> Task statement: Write out, word for word, only the data from its first line to the line containing "export CORE_UTILIZATION = 26".

> Supplied entries:

[config.mk]
export PLATFORM = sky130hd
export DESIGN_NAME = cp0_regfile
export DESIGN_NICKNAME = d
export VERILOG_FILES = /design/src/rtl/cp0_regfile_pkg.sv /design/src/rtl/cp0_regfile.sv
export SDC_FILE = /design/constraint.sdc
export NUM_CORES = 1
export LEC_CHECK = 0
export CORE_MARGIN = 4
export CORE_UTILIZATION = 26
export CTS_BUF_LIST = sky130_fd_sc_hd__clkbuf_4
export DETAILED_ROUTE_END_ITERATION = 7
export DONT_BUFFER_PORTS = 1
export GPL_TIMING_DRIVEN = 1
export SLEW_MARGIN = 15
export SYNTH_ARGS = -nofsm -noshare
export SYNTH_HDL_FRONTEND = slang
export SYNTH_SLANG_ARGS = --single-unit
[constraint.sdc]
create_clock -name clk -period 3.2 [get_ports clk]
set_input_delay 0.48 -clock clk [delete_from_list [all_inputs] [get_ports clk]]
set_output_delay 0.48 -clock clk [all_outputs]
set_load 0.05 [all_outputs]
[src/rtl/cp0_regfile_pkg.sv]
// Shared CP0 definitions: register numbers, exception codes and reset/constant values.
package cp0_regfile_pkg;

   localparam logic [4:0] CP0_COUNT   = 5'd9;
   localparam logic [4:0] CP0_COMPARE = 5'd11;
   localparam logic [4:0] CP0_STATUS  = 5'd12;
   localparam logic [4:0] CP0_CAUSE   = 5'd13;
   localparam logic [4:0] CP0_EPC     = 5'd14;
   localparam logic [4:0] CP0_PRID    = 5'd15;
   localparam logic [4:0] CP0_CONFIG  = 5'd16;

   localparam logic [31:0] EXC_INTERRUPT = 32'h0000_0001;
   localparam logic [31:0] EXC_SYSCALL   = 32'h0000_0008;
   localparam logic [31:0] EXC_INST_INV  = 32'h0000_000a;
   localparam logic [31:0] EXC_OVERFLOW  = 32'h0000_000c;
   localparam logic [31:0] EXC_TRAP      = 32'h0000_000d;
   localparam logic [31:0] EXC_ERET      = 32'h0000_000e;

   localparam logic [31:0] STATUS_RST  = 32'h1000_0000;
   localparam logic [31:0] PRID_VAL    = 32'h004C_0102;
   localparam logic [31:0] CONFIG_VAL  = 32'h0000_8000;
   // Software-writable Cause bits: IV, WP, IP[1:0]
   localparam logic [31:0] CAUSE_WMASK = 32'h00C0_0300;

   typedef struct packed {
      logic       valid;
      logic       eret;
      logic [4:0] code;
   } exc_t;

   function automatic exc_t decode_exc(input logic [31:0] et);
      exc_t e;
      e = '{valid: 1'b1, eret: 1'b0, code: 5'h00};
      case (et)
         EXC_INTERRUPT: e.code = 5'h00;
         EXC_SYSCALL:   e.code = 5'h08;
         EXC_INST_INV:  e.code = 5'h0a;
         EXC_OVERFLOW:  e.code = 5'h0c;
         EXC_TRAP:      e.code = 5'h0d;
         EXC_ERET:      e.eret = 1'b1;
         default:       e.valid = 1'b0;
      endcase
      return e;
   endfunction

endpackage

[src/rtl/cp0_regfile.sv]
// MIPS CP0 register file: Count/Compare timer, Status, Cause, EPC, constant PrId/Config,
// with exception entry/eret bookkeeping committed from writeback.
module cp0_regfile
   import cp0_regfile_pkg::*;
(
   input  logic        clk,
   input  logic        rst,
   input  logic        we_i,
   input  logic [4:0]  waddr_i,
   input  logic [31:0] data_i,
   input  logic [4:0]  raddr_i,
   input  logic [5:0]  int_i,
   input  logic [31:0] excepttype_i,
   input  logic [31:0] current_inst_addr_i,
   input  logic        is_in_delayslot_i,
   output logic [31:0] data_o,
   output logic [31:0] count_o,
   output logic [31:0] compare_o,
   output logic [31:0] status_o,
   output logic [31:0] cause_o,
   output logic [31:0] epc_o,
   output logic [31:0] config_o,
   output logic [31:0] prid_o,
   output logic        timer_int_o
);

   logic [31:0] count_q, count_d;
   logic [31:0] compare_q, compare_d;
   logic [31:0] status_q, status_d;
   logic [31:0] cause_q, cause_d;
   logic [31:0] epc_q, epc_d;
   logic        timer_q, timer_d;
   exc_t        exc;

   always_comb begin
      count_d   = count_q + 32'd1;
      compare_d = compare_q;
      status_d  = status_q;
      cause_d   = cause_q;
      epc_d     = epc_q;
      timer_d   = timer_q | ((compare_q != 32'd0) && (count_q == compare_q));
      exc       = decode_exc(excepttype_i);

      if (we_i) begin
         case (waddr_i)
            CP0_COUNT:   count_d = data_i;
            CP0_COMPARE: begin
               compare_d = data_i;
               timer_d   = 1'b0;
            end
            CP0_STATUS:  status_d = data_i;
            CP0_CAUSE:   cause_d  = (cause_q & ~CAUSE_WMASK) | (data_i & CAUSE_WMASK);
            CP0_EPC:     epc_d    = data_i;
            default:     ;
         endcase
      end

      cause_d[15:10] = int_i;

      // Exception updates come last so they override any same-cycle software write.
      if (exc.valid) begin
         if (exc.eret) begin
            status_d[1] = 1'b0;
         end else begin
            if (!status_q[1]) begin
               epc_d      = is_in_delayslot_i ? current_inst_addr_i - 32'd4 : current_inst_addr_i;
               cause_d[31] = is_in_delayslot_i;
            end
            status_d[1]   = 1'b1;
            cause_d[6:2]  = exc.code;
         end
      end
   end

   always_ff @(posedge clk) begin
      if (rst) begin
         count_q   <= 32'd0;
         compare_q <= 32'd0;
         status_q  <= STATUS_RST;
         cause_q   <= 32'd0;
         epc_q     <= 32'd0;
         timer_q   <= 1'b0;
      end else begin
         count_q   <= count_d;
         compare_q <= compare_d;
         status_q  <= status_d;
         cause_q   <= cause_d;
         epc_q     <= epc_d;
         timer_q   <= timer_d;
      end
   end

   always_comb begin
      case (raddr_i)
         CP0_COUNT:   data_o = count_q;
         CP0_COMPARE: data_o = compare_q;
         CP0_STATUS:  data_o = status_q;
         CP0_CAUSE:   data_o = cause_q;
         CP0_EPC:     data_o = epc_q;
         CP0_PRID:    data_o = PRID_VAL;
         CP0_CONFIG:  data_o = CONFIG_VAL;
         default:     data_o = 32'd0;
      endcase
   end

   assign count_o     = count_q;
   assign compare_o   = compare_q;
   assign status_o    = status_q;
   assign cause_o     = cause_q;
   assign epc_o       = epc_q;
   assign config_o    = CONFIG_VAL;
   assign prid_o      = PRID_VAL;
   assign timer_int_o = timer_q;

endmodule

==> results.json <==
{
  "status": "finished, final reports clean",
  "syn_to_final_growth_pct": 18.2,
  "dp.cells": 1510,
  "synthDominantCellAreaShare_pct": 33.3,
  "crit_family": "flip-flops",
  "start_kind": "register",
  "grt_pass1_wl_mm": 56.9,
  "ios": 373,
  "vdd_ir_drop_max_mv": 0.167,
  "cts-htree-levels": 4,
  "critical_path.cell_chain": "mux2i_1 -> nor2_1 -> a221o_1 -> buf_4",
  "cts_tree": "built",
  "finalSetupViolations": 0,
  "gr-total-overflow": 0,
  "p_per_area_nw_per_um2": 360,
  "synth_most_common_cell": "nand2_1",
  "fin_hold_ws_ns": 0.0493,
  "avgSynthCellArea_sq_um": 8.19,
  "cts_buffers": 17,
  "ys_seq_area_share_pct": 33.3,
  "grt_pass1_vias": 7793,
  "drtPass1Iterations": 5,
  "layout_min_cycle_time_ns": 2.82,
  "hold_viol_final": 0,
  "synth_edf_count": 0,
  "worstMarginPinSlew_ns": 1.07,
  "vias": 8339,
  "setup-tns-final_ns": 0,
  "critical_path_class": "reg2out",
  "coreArea_sq_um": 32700,
  "post_cts_resized": 0,
  "gp_congestion": 0.921,
  "maxCapViolCount": 0,
  "period_share_pct": 88.1,
  "dieArea_sq_um": 36300,
  "max_slew_margin_pct": 28.9,
  "path_clk_slew_ns": 0.16,
  "dp_hpwl_mm": 29.8,
  "post_cts_buffers": 0,
  "critPathCaptureType": "output port",
  "die_w_microns": 190,
  "clock_latency_ns": 0.58,
  "cp_slowest_cell": "dfxtp_1",
  "ys_types": 60,
  "synth.largest_area_cell": "dfxtp_1",
  "maxSlewViolCount": 0,
  "synthArstFlopShare_pct": 0,
  "critPathMaxFanout": 5,
  "fin_cells": 1587,
  "avgRoutedWirePerCell_microns": 25.5,
  "postSynthCellCount": 1057,
  "drive_gt1_share_pct": 15.4,
  "num_rows": 66,
  "min_path_type": "in2reg",
  "cp.buffers_inverters": 1,
  "routed_via_density": 5.25,
  "antenna_found_initial": 3,
  "required_ns": 2.72,
  "ys_seq_elements": 144,
  "grt_max_degree": 140,
  "fin_util_pct": 31.3,
  "fmax_mhz": 355,
  "yosysWarningCount": 0,
  "netlist_top_cells_area": "dfxtp_1 33%, buf_4 7.0%, nand2_1 6.8%",
  "detail-route-antenna-nets": 0,
  "arrival_ns": 2.34,
  "nFillCells": 3520,
  "total_power_mw": 3.69,
  "syn-cell-area_sq_um": 8650,
  "synth_top_flop_cell": "dfxtp_1",
  "grt_setup_unrepaired": "no",
  "cts_max_path_buffers": 2,
  "nets": 1248,
  "die_y_microns": 190,
  "start_util_pct": 26.5,
  "cp_slowest_stage_delay_ns": 0.84,
  "routed_wl_mm": 40.4,
  "fin_worst_skew_ns": 0.0420,
  "cts_sinks": 144,
  "portBuffers": 0,
  "holdBufCountCts": 39,
  "synth_common_cells": "156 x nand2_1, 144 x dfxtp_1, 103 x nor2_1",
  "root_buffer": "clkbuf_4",
  "dr.first_iter.drc_count": 648,
  "grt_usage_pct": 21.2,
  "drc_errors": 0,
  "p_leak_nw": 3.53
}
state kept, by name, indices dropped and copies added, names as in the netlist:
register and flops:
compare_o 32, epc_o 32, status_o 32, timer_int_o 1, cause_o 15, count_o 32
power by group:
part	leakage [nW]	switching, mW	total (mW)	internal, mW
sequential	1.16	0.0794	1.90	1.82
combinational	2.22	0.414	0.551	0.137
clock	0.146	0.817	1.24	0.422
total	3.53	1.31	3.69	2.38
path summary, 6_finish.rpt:
check	slack [ns]	startpoint	endpoint	depth (start not counted)
worst max-delay path	0.38	compare_o[16]	data_o[16]	4
worst min-delay path	0.05	data_i[5]	status_o[5]	2
worst max register to register	1.11	count_o[3]	count_o[27]	6
worst min register to register	0.68	count_o[13]	count_o[13]	2
metrics by stage:
| stage | area [sq um] | worst slack [ns] |
|---|---|---|
| after floorplan | 8950 | 0.0355 |
| after global placement | 9490 | 0.522 |
| after detailed placement | 9490 | 0.537 |
| after CTS | 10200 | 0.331 |
| after global routing | 10200 | 0.212 |
| final | 10200 | 0.382 |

> Final answer:
[config.mk]
export PLATFORM = sky130hd
export DESIGN_NAME = cp0_regfile
export DESIGN_NICKNAME = d
export VERILOG_FILES = /design/src/rtl/cp0_regfile_pkg.sv /design/src/rtl/cp0_regfile.sv
export SDC_FILE = /design/constraint.sdc
export NUM_CORES = 1
export LEC_CHECK = 0
export CORE_MARGIN = 4
export CORE_UTILIZATION = 26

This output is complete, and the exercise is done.